▸ **Task description**: Copy out the entries below exactly as they stand, but only from the line containing "M_LO : Y_LO;" through the line containing "faz_degisti <= accept;".

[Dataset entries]
+ + + + + + +

==> src/rtl/trafik_isik_izleyici.sv <==
// trafik_isik_izleyici: traffic-light LED monitor; decodes phase, times it in seconds, checks order/windows, latches first fault.
// Ports: clk, rst_n (async, active-low); kirmizi_in/mavi_in/yesil_in LED lines; hata_temizle fault-clear pulse;
//        faz (0 none,1 red,2 blue,3 green), faz_degisti entry pulse, son_sure last phase seconds,
//        dongu_sayisi completed cycles, hata sticky fault, hata_kodu first fault code.
// Optional: define KARARLILIK_FILTRE_EN to require FILTRE_LEN identical samples before a code reaches the FSM.
module trafik_isik_izleyici #(
  parameter int TICKS_PER_SEC = 100000000,
  parameter int KIRMIZI_SURE  = 10,
  parameter int MAVI_SURE     = 2,
  parameter int YESIL_SURE    = 5,
  parameter int TOLERANS      = 1,
  parameter int FILTRE_LEN    = 3
) (
  input  logic        clk,
  input  logic        rst_n,
  input  logic        kirmizi_in,
  input  logic        mavi_in,
  input  logic        yesil_in,
  input  logic        hata_temizle,
  output logic [1:0]  faz,
  output logic        faz_degisti,
  output logic [7:0]  son_sure,
  output logic [15:0] dongu_sayisi,
  output logic        hata,
  output logic [2:0]  hata_kodu
);
  localparam int PW = TICKS_PER_SEC > 1 ? $clog2(TICKS_PER_SEC) : 1;
  localparam logic [8:0] K_LO = 9'(KIRMIZI_SURE > TOLERANS ? KIRMIZI_SURE - TOLERANS : 0);
  localparam logic [8:0] M_LO = 9'(MAVI_SURE > TOLERANS ? MAVI_SURE - TOLERANS : 0);
  localparam logic [8:0] Y_LO = 9'(YESIL_SURE > TOLERANS ? YESIL_SURE - TOLERANS : 0);
  localparam logic [8:0] K_HI = 9'(KIRMIZI_SURE + TOLERANS + 1);
  localparam logic [8:0] M_HI = 9'(MAVI_SURE + TOLERANS + 1);
  localparam logic [8:0] Y_HI = 9'(YESIL_SURE + TOLERANS + 1);

  if (FILTRE_LEN < 1) begin : g_bad_filtre
    $error("FILTRE_LEN must be at least 1");
  end

  // Phase states share their encoding with the faz output value.
  typedef enum logic [2:0] {INIT = 3'd0, KIRMIZI = 3'd1, MAVI = 3'd2, YESIL = 3'd3, HATA = 3'd4} state_t;
  state_t state, nxt;
  logic [2:0] code_q, flt;
  logic [1:0] ph, code_ph, succ;
  logic [PW-1:0] presc;
  logic [7:0] sure_sn, meas;
  logic [8:0] lo, hi;
  logic wrap, accept, in_faz, dark, legal, gec;

`ifdef KARARLILIK_FILTRE_EN
  logic [2:0] hist [FILTRE_LEN];
  logic all_eq;
  always_comb begin
    all_eq = 1'b1;
    for (int i = 1; i < FILTRE_LEN; i++) all_eq = all_eq && (hist[i] == hist[0]);
  end
  always_ff @(posedge clk or negedge rst_n)
    if (!rst_n) begin
      for (int i = 0; i < FILTRE_LEN; i++) hist[i] <= 3'd0;
      code_q <= 3'd0;
    end else begin
      hist[0] <= {kirmizi_in, mavi_in, yesil_in};
      for (int i = 1; i < FILTRE_LEN; i++) hist[i] <= hist[i-1];
      if (all_eq) code_q <= hist[0];
    end
`else
  always_ff @(posedge clk or negedge rst_n)
    if (!rst_n) code_q <= 3'd0;
    else code_q <= {kirmizi_in, mavi_in, yesil_in};
`endif

  assign in_faz  = state == KIRMIZI || state == MAVI || state == YESIL;
  assign ph      = state[1:0];
  assign code_ph = code_q == 3'b100 ? 2'd1 : code_q == 3'b010 ? 2'd2 : code_q == 3'b001 ? 2'd3 : 2'd0;
  assign dark    = code_q == 3'b000;
  assign legal   = code_ph != 2'd0;
  assign succ    = ph == 2'd3 ? 2'd1 : ph + 2'd1;
  assign lo      = ph == 2'd1 ? K_LO : ph == 2'd2 ? M_LO : Y_LO;
  assign hi      = ph == 2'd1 ? K_HI : ph == 2'd2 ? M_HI : Y_HI;
  assign wrap    = presc == PW'(TICKS_PER_SEC - 1);
  // Seconds including a tick landing on this edge, so a phase of exactly N seconds measures N.
  assign meas    = wrap && sure_sn != 8'hFF ? sure_sn + 8'd1 : sure_sn;
  assign gec     = {1'b0, sure_sn} >= hi;
  assign faz     = in_faz ? ph : 2'd0;
  assign hata    = state == HATA;

  always_comb begin
    nxt    = state;
    accept = 1'b0;
    flt    = 3'd0;
    if (state == INIT) begin
      flt    = !legal && !dark ? 3'd1 : 3'd0;
      accept = legal;
    end else if (in_faz) begin
      flt    = !legal && !dark ? 3'd1 : dark ? 3'd2 : gec ? 3'd5 : code_ph == ph ? 3'd0 :
               code_ph != succ ? 3'd3 : {1'b0, meas} < lo ? 3'd4 : 3'd0;
      accept = flt == 3'd0 && code_ph != ph;
    end
    if (accept) nxt = state_t'({1'b0, code_ph});
    // A clear arriving with a fresh fault wins and drops straight back to INIT.
    if (flt != 3'd0) nxt = hata_temizle ? INIT : HATA;
    if (state == HATA && hata_temizle) nxt = INIT;
  end

  always_ff @(posedge clk or negedge rst_n)
    if (!rst_n) begin
      state        <= INIT;
      faz_degisti  <= 1'b0;
      presc        <= '0;
      sure_sn      <= 8'd0;
      son_sure     <= 8'd0;
      dongu_sayisi <= 16'd0;
      hata_kodu    <= 3'd0;
    end else begin
      state       <= nxt;
      faz_degisti <= accept;
      presc       <= accept || !in_faz || wrap ? '0 : presc + 1'b1;
      sure_sn     <= accept || !in_faz ? 8'd0 : meas;
      if (accept && in_faz) son_sure <= meas;
      if (accept && state == YESIL) dongu_sayisi <= dongu_sayisi + 16'd1;
      hata_kodu   <= nxt != HATA ? 3'd0 : state == HATA ? hata_kodu : flt;
    end
endmodule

+ + + + + + +

▸ **The completed task**:
  assign lo      = ph == 2'd1 ? K_LO : ph == 2'd2 ? M_LO : Y_LO;
  assign hi      = ph == 2'd1 ? K_HI : ph == 2'd2 ? M_HI : Y_HI;
  assign wrap    = presc == PW'(TICKS_PER_SEC - 1);
  // Seconds including a tick landing on this edge, so a phase of exactly N seconds measures N.
  assign meas    = wrap && sure_sn != 8'hFF ? sure_sn + 8'd1 : sure_sn;
  assign gec     = {1'b0, sure_sn} >= hi;
  assign faz     = in_faz ? ph : 2'd0;
  assign hata    = state == HATA;

  always_comb begin
    nxt    = state;
    accept = 1'b0;
    flt    = 3'd0;
    if (state == INIT) begin
      flt    = !legal && !dark ? 3'd1 : 3'd0;
      accept = legal;
    end else if (in_faz) begin
      flt    = !legal && !dark ? 3'd1 : dark ? 3'd2 : gec ? 3'd5 : code_ph == ph ? 3'd0 :
               code_ph != succ ? 3'd3 : {1'b0, meas} < lo ? 3'd4 : 3'd0;
      accept = flt == 3'd0 && code_ph != ph;
    end
    if (accept) nxt = state_t'({1'b0, code_ph});
    // A clear arriving with a fresh fault wins and drops straight back to INIT.
    if (flt != 3'd0) nxt = hata_temizle ? INIT : HATA;
    if (state == HATA && hata_temizle) nxt = INIT;
  end

  always_ff @(posedge clk or negedge rst_n)
    if (!rst_n) begin
      state        <= INIT;
      faz_degisti  <= 1'b0;
      presc        <= '0;
      sure_sn      <= 8'd0;
      son_sure     <= 8'd0;
      dongu_sayisi <= 16'd0;
      hata_kodu    <= 3'd0;
    end else begin
      state       <= nxt;
      faz_degisti <= accept;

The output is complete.